I'll need to think about this patch more deeply, we may be violating some more general ownership rules here. It's awesome that we have a reproducible test case!

>     m_bufferedAmountAfterClose = m_channel->bufferedAmount(); // May dereference m_channel.
>     if (m_channel)
>         m_channel->close();

This comment at least is wrong - we don't care about m_channel being dereferenced - all we care about to make this call is m_channel being non-null. WebSocket holds its own reference to channel.

I have a simpler reproducible case, one that doesn't even need to create another WebSocket. It crashes in several different places.
Comment 6 Alexey Proskuryakov 2010-07-07 17:16:33 PDT
Comment on attachment 60341 [details]
Fix

The title of the bug isn't great - there are multiple crash locations being fixed, not just waitForMethodCompletion(). And this isn't about creating a WebSocket object from onclose(), as the original description said.

I think that this patch is fine, and just needs better comments.
Comment 7 Yuta Kitamura 2010-07-09 02:44:40 PDT
Created attachment 61023 [details]
Fix v2 (Simplify test, add comments)
Comment 8 Yuta Kitamura 2010-07-09 02:47:42 PDT
Apologies for delay in response. In the new patch, I tried to:
- Add more comments and clarify the situation.
- Simplify the test according to Alexey's proposal.

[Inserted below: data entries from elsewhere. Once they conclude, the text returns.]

## src/design/swlt_ram.sv

```systemverilog
// Generic single-write, single-read RAM with registered read data.
`timescale 1ns / 1ps
`default_nettype none
module swlt_ram #(
	parameter int WIDTH = 1,
	parameter int DEPTH = 1024
) (
	input  wire logic                     clk,
	input  wire logic                     we,
	input  wire logic [$clog2(DEPTH)-1:0] waddr,
	input  wire logic [WIDTH-1:0]         wdata,
	input  wire logic                     re,
	input  wire logic [$clog2(DEPTH)-1:0] raddr,
	output logic      [WIDTH-1:0]         rdata
);

	logic [WIDTH-1:0] mem [DEPTH];

	always_ff @(posedge clk) begin
		if (we) begin
			mem[waddr] <= wdata;
		end
		if (re) begin
			rdata <= mem[raddr];
		end
	end

endmodule
`default_nettype wire

```
File: config.mk
export PLATFORM = sky130hd
export DESIGN_NAME = midi_track_event_parser_top
export DESIGN_NICKNAME = d
export VERILOG_FILES = /design/src/hw/rtl/mtep_pkg.sv /design/src/hw/rtl/mtep_ram.sv /design/src/hw/rtl/mtep_parser.sv /design/src/hw/rtl/mtep_fifo.sv /design/src/hw/rtl/mtep_timer.sv /design/src/hw/rtl/midi_track_event_parser_top.sv
export SDC_FILE = /design/constraint.sdc
export NUM_CORES = 2
export LEC_CHECK = 0
export BUFFER_PORTS_ARGS = -buffer_cell sky130_fd_sc_hd__buf_2
export CAP_MARGIN = 0
export CORE_UTILIZATION = 28
export DETAILED_ROUTE_END_ITERATION = 7
export SKIP_LAST_GASP = 1
export SYNTH_ARGS = -nofsm -noshare
export SYNTH_HDL_FRONTEND = slang
export SYNTH_SLANG_ARGS = --single-unit
File: constraint.sdc
create_clock -name clk -period 9.05 [get_ports clk]
set_input_delay 0 -clock clk [delete_from_list [all_inputs] [get_ports clk]]
set_output_delay 0 -clock clk [all_outputs]
set_load 0.1 [all_outputs]
File: src/hw/rtl/mtep_pkg.sv
// ============================================================================
// mtep_pkg: shared types and constants of the MIDI track event parser
// Holds the parse phases, event kinds and the record passed front to back.
// ============================================================================
package mtep_pkg;

    localparam int DELTA_BITS = 28;
    localparam int TPQ_W      = 15;
    localparam int FIFO_DEPTH = 4;
    localparam int FIFO_AW    = 2;
    localparam int PROD_W     = DELTA_BITS + 24;
    localparam int DIV_W      = TPQ_W + 10;
    localparam int CNT_W      = 6;
    localparam logic [9:0] MS_SCALE = 10'd1000;
    localparam logic [23:0] TEMPO_RESET = 24'd500000;
    localparam logic [7:0]  SIG_NUM_RESET = 8'd4;
    localparam logic [7:0]  SIG_DEN_RESET = 8'd2;
    localparam logic [TPQ_W-1:0] TPQ_RESET = 15'd96;
    localparam logic [7:0] META_SET_TEMPO = 8'h51;
    localparam logic [7:0] META_TSIG      = 8'h58;
    localparam logic [7:0] META_EOT       = 8'h2F;
    localparam logic [7:0] BYTE_META      = 8'hFF;

    typedef enum logic [3:0] {
        PH_DELTA, PH_STATUS, PH_DATA1, PH_DATA2, PH_META_TYPE,
        PH_META_LEN, PH_META_BODY, PH_SYX_LEN, PH_SYX_BODY
    } phase_t;

    typedef enum logic [2:0] {
        EV_CHANNEL  = 3'd0,
        EV_TEMPO    = 3'd1,
        EV_TSIG     = 3'd2,
        EV_EOT      = 3'd3,
        EV_META     = 3'd4,
        EV_SYSEX    = 3'd5,
        EV_UNKNOWN  = 3'd6
    } kind_t;

    typedef enum logic [1:0] {
        DV_IDLE, DV_MUL, DV_DIV, DV_DONE
    } div_state_t;

    // One parsed event as handed to the timing back end
    typedef struct packed {
        logic [2:0]            kind;
        logic [DELTA_BITS-1:0] ticks;
        logic [7:0]            status;
        logic [7:0]            data1;
        logic [7:0]            data2;
        logic [23:0]           tempo;
        logic [7:0]            sig_num;
        logic [7:0]            sig_den;
    } event_t;

    localparam int EVENT_W = $bits(event_t);

endpackage

File: src/hw/rtl/mtep_ram.sv
// ============================================================================
// mtep_ram: generic one-write one-read RAM
// Synchronous write, registered read data.
// ============================================================================
module mtep_ram #(
    parameter int WIDTH = 8,
    parameter int DEPTH = 4
) (
    input  logic                     clk,
    input  logic                     we,
    input  logic [$clog2(DEPTH)-1:0] waddr,
    input  logic [WIDTH-1:0]         wdata,
    input  logic [$clog2(DEPTH)-1:0] raddr,
    output logic [WIDTH-1:0]         rdata
);

    logic [WIDTH-1:0] mem_reg [DEPTH];

    // Write port and registered read
    always_ff @(posedge clk)
    begin
        if (we)
        begin
            mem_reg[waddr] <= wdata;
        end
        rdata <= mem_reg[raddr];
    end

endmodule

File: src/hw/rtl/mtep_parser.sv
// ============================================================================
// mtep_parser: byte-level track event parser (front end)
// Walks delta times, status, data and meta/sysex lengths one byte a cycle while take is high.
// ============================================================================
module mtep_parser (
    input  logic              clk,
    input  logic              rst_n,
    input  logic              take,
    input  logic [7:0]        byte_in,
    input  logic              track_start,
    output logic              ev_valid,
    output mtep_pkg::event_t  ev
);

    localparam int DB = mtep_pkg::DELTA_BITS;

    mtep_pkg::phase_t  phase_reg, phase_next;
    logic [DB-1:0]     vlq_reg, vlq_next;
    logic [DB-1:0]     delta_reg, delta_next;
    logic [7:0]        hstat_reg, hstat_next;
    logic [7:0]        hdata_reg, hdata_next;
    logic [7:0]        mkind_reg, mkind_next;
    logic [DB-1:0]     left_reg, left_next;
    logic [1:0]        pcnt_reg, pcnt_next;
    logic [23:0]       tbuild_reg, tbuild_next;
    logic [23:0]       tempo_reg, tempo_next;
    logic [7:0]        snum_reg, snum_next;
    logic [7:0]        sden_reg, sden_next;

    // State register
    always_ff @(posedge clk or negedge rst_n)
    begin
        if (!rst_n)
        begin
            phase_reg  <= mtep_pkg::PH_DELTA;
            vlq_reg    <= '0;
            delta_reg  <= '0;
            hstat_reg  <= '0;
            hdata_reg  <= '0;
            mkind_reg  <= '0;
            left_reg   <= '0;
            pcnt_reg   <= '0;
            tbuild_reg <= '0;
            tempo_reg  <= mtep_pkg::TEMPO_RESET;
            snum_reg   <= mtep_pkg::SIG_NUM_RESET;
            sden_reg   <= mtep_pkg::SIG_DEN_RESET;
        end
        else if (take)
        begin
            phase_reg  <= phase_next;
            vlq_reg    <= vlq_next;
            delta_reg  <= delta_next;
            hstat_reg  <= hstat_next;
            hdata_reg  <= hdata_next;
            mkind_reg  <= mkind_next;
            left_reg   <= left_next;
            pcnt_reg   <= pcnt_next;
            tbuild_reg <= tbuild_next;
            tempo_reg  <= tempo_next;
            snum_reg   <= snum_next;
            sden_reg   <= sden_next;
        end
    end

    // Next state and event output
    always_comb
    begin
        mtep_pkg::phase_t ph;
        logic [DB-1:0]    vlq;
        logic [DB-1:0]    vshift;
        logic [2:0]       kind;
        logic             fin_meta;
        logic [DB-1:0]    left_dec;

        ph          = phase_reg;
        vlq         = vlq_reg;
        phase_next  = phase_reg;
        delta_next  = delta_reg;
        hstat_next  = hstat_reg;
        hdata_next  = hdata_reg;
        mkind_next  = mkind_reg;
        left_next   = left_reg;
        pcnt_next   = pcnt_reg;
        tbuild_next = tbuild_reg;
        tempo_next  = tempo_reg;
        snum_next   = snum_reg;
        sden_next   = sden_reg;
        ev_valid    = 1'b0;
        kind        = mtep_pkg::EV_UNKNOWN;
        fin_meta    = 1'b0;
        ev.status   = 8'd0;
        ev.data1    = 8'd0;
        ev.data2    = 8'd0;

        // Restart the parse on track start
        if (track_start)
        begin
            ph          = mtep_pkg::PH_DELTA;
            vlq         = '0;
            delta_next  = '0;
            hstat_next  = '0;
            hdata_next  = '0;
            mkind_next  = '0;
            left_next   = '0;
            pcnt_next   = '0;
            tbuild_next = '0;
            phase_next  = mtep_pkg::PH_DELTA;
        end

        vshift   = {vlq[DB-8:0], byte_in[6:0]};
        left_dec = left_next - 1'b1;
        vlq_next = vlq;

        unique case (ph)
            mtep_pkg::PH_DELTA:
            begin
                vlq_next = vshift;
                if (!byte_in[7])
                begin
                    delta_next = vshift;
                    vlq_next   = '0;
                    phase_next = mtep_pkg::PH_STATUS;
                end
            end
            mtep_pkg::PH_STATUS:
            begin
                if (!byte_in[7])
                begin
                    ev_valid = 1'b1;
                    kind     = mtep_pkg::EV_UNKNOWN;
                    // Byte opens the next delta time
                    vlq_next   = {{(DB-7){1'b0}}, byte_in[6:0]};
                    phase_next = mtep_pkg::PH_DELTA;
                    if (!byte_in[7])
                    begin
                        delta_next = {{(DB-7){1'b0}}, byte_in[6:0]};
                        vlq_next   = '0;
                        phase_next = mtep_pkg::PH_STATUS;
                    end
                end
                else if (byte_in == mtep_pkg::BYTE_META)
                begin
                    phase_next = mtep_pkg::PH_META_TYPE;
                end
                else if (byte_in[7:4] == 4'hF)
                begin
                    vlq_next   = '0;
                    phase_next = mtep_pkg::PH_SYX_LEN;
                end
                else
                begin
                    hstat_next = byte_in;
                    phase_next = mtep_pkg::PH_DATA1;
                end
            end
            mtep_pkg::PH_DATA1:
            begin
                if (hstat_next[7:4] == 4'hC || hstat_next[7:4] == 4'hD)
                begin
                    ev_valid   = 1'b1;
                    kind       = mtep_pkg::EV_CHANNEL;
                    ev.status  = hstat_next;
                    ev.data1   = byte_in;
                    phase_next = mtep_pkg::PH_DELTA;
                end
                else
                begin
                    hdata_next = byte_in;
                    phase_next = mtep_pkg::PH_DATA2;
                end
            end
            mtep_pkg::PH_DATA2:
            begin
                ev_valid   = 1'b1;
                kind       = mtep_pkg::EV_CHANNEL;
                ev.status  = hstat_next;
                ev.data1   = hdata_next;
                ev.data2   = byte_in;
                phase_next = mtep_pkg::PH_DELTA;
            end
            mtep_pkg::PH_META_TYPE:
            begin
                mkind_next  = byte_in;
                vlq_next    = '0;
                pcnt_next   = '0;
                tbuild_next = '0;
                phase_next  = mtep_pkg::PH_META_LEN;
            end
            mtep_pkg::PH_META_LEN, mtep_pkg::PH_SYX_LEN:
            begin
                vlq_next = vshift;
                if (!byte_in[7])
                begin
                    left_next = vshift;
                    vlq_next  = '0;
                    if (ph == mtep_pkg::PH_META_LEN)
                    begin
                        if (vshift == '0)
                            fin_meta = 1'b1;
                        else
                            phase_next = mtep_pkg::PH_META_BODY;
                    end
                    else if (vshift == '0)
                    begin
                        ev_valid   = 1'b1;
                        kind       = mtep_pkg::EV_SYSEX;
                        phase_next = mtep_pkg::PH_DELTA;
                    end
                    else
                    begin
                        phase_next = mtep_pkg::PH_SYX_BODY;
                    end
                end
            end
            mtep_pkg::PH_META_BODY:
            begin
                if (pcnt_next != 2'd3)
                begin
                    tbuild_next = {tbuild_next[15:0], byte_in};
                    pcnt_next   = pcnt_next + 2'd1;
                end
                left_next = left_dec;
                if (left_dec == '0)
                    fin_meta = 1'b1;
            end
            mtep_pkg::PH_SYX_BODY:
            begin
                left_next = left_dec;
                if (left_dec == '0)
                begin
                    ev_valid   = 1'b1;
                    kind       = mtep_pkg::EV_SYSEX;
                    phase_next = mtep_pkg::PH_DELTA;
                end
            end
            default:
            begin
                phase_next = mtep_pkg::PH_DELTA;
            end
        endcase

        // Close a meta event and apply tempo or time signature
        if (fin_meta)
        begin
            ev_valid   = 1'b1;
            phase_next = mtep_pkg::PH_DELTA;
            if (mkind_next == mtep_pkg::META_SET_TEMPO)
            begin
                kind = mtep_pkg::EV_TEMPO;
                if (pcnt_next == 2'd3)
                    tempo_next = tbuild_next;
            end
            else if (mkind_next == mtep_pkg::META_TSIG)
            begin
                kind = mtep_pkg::EV_TSIG;
                if (pcnt_next == 2'd2)
                begin
                    snum_next = tbuild_next[15:8];
                    sden_next = tbuild_next[7:0];
                end
                else if (pcnt_next == 2'd3)
                begin
                    snum_next = tbuild_next[23:16];
                    sden_next = tbuild_next[15:8];
                end
            end
            else if (mkind_next == mtep_pkg::META_EOT)
                kind = mtep_pkg::EV_EOT;
            else
                kind = mtep_pkg::EV_META;
        end

        ev.kind    = kind;
        ev.ticks   = delta_next;
        ev.tempo   = tempo_next;
        ev.sig_num = snum_next;
        ev.sig_den = sden_next;
        // Unknown events report the delta held before this byte
        if (ph == mtep_pkg::PH_STATUS && !byte_in[7])
            ev.ticks = delta_reg;
        if (track_start && ph == mtep_pkg::PH_DELTA)
            ev.ticks = delta_next;
    end

endmodule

Could you take another look?
Comment 9 Alexey Proskuryakov 2010-07-09 10:23:30 PDT
Comment on attachment 61023 [details]
Fix v2 (Simplify test, add comments)

 +      m_bufferedAmountAfterClose = m_channel->bufferedAmount(); // May dereference m_channel.

This comment is still misleading, we don't care about it being dereferenced. WebSocket holds its own reference to m_channel.

I thin that the real explanation is that a didClose notification may be already queued, which we will inadvertently process while waiting for bufferedAmount() to return.
Comment 10 Yuta Kitamura 2010-07-12 06:41:46 PDT
Created attachment 61222 [details]
Fix v3 (Improve comments as per Alexey's suggestion)
Comment 11 WebKit Commit Bot 2010-07-12 19:42:50 PDT
Comment on attachment 61222 [details]
Fix v3 (Improve comments as per Alexey's suggestion)

Clearing flags on attachment: 61222

Committed r63159: <http://trac.webkit.org/changeset/63159>
Comment 12 WebKit Commit Bot 2010-07-12 19:42:54 PDT
All reviewed patches have been landed.  Closing bug.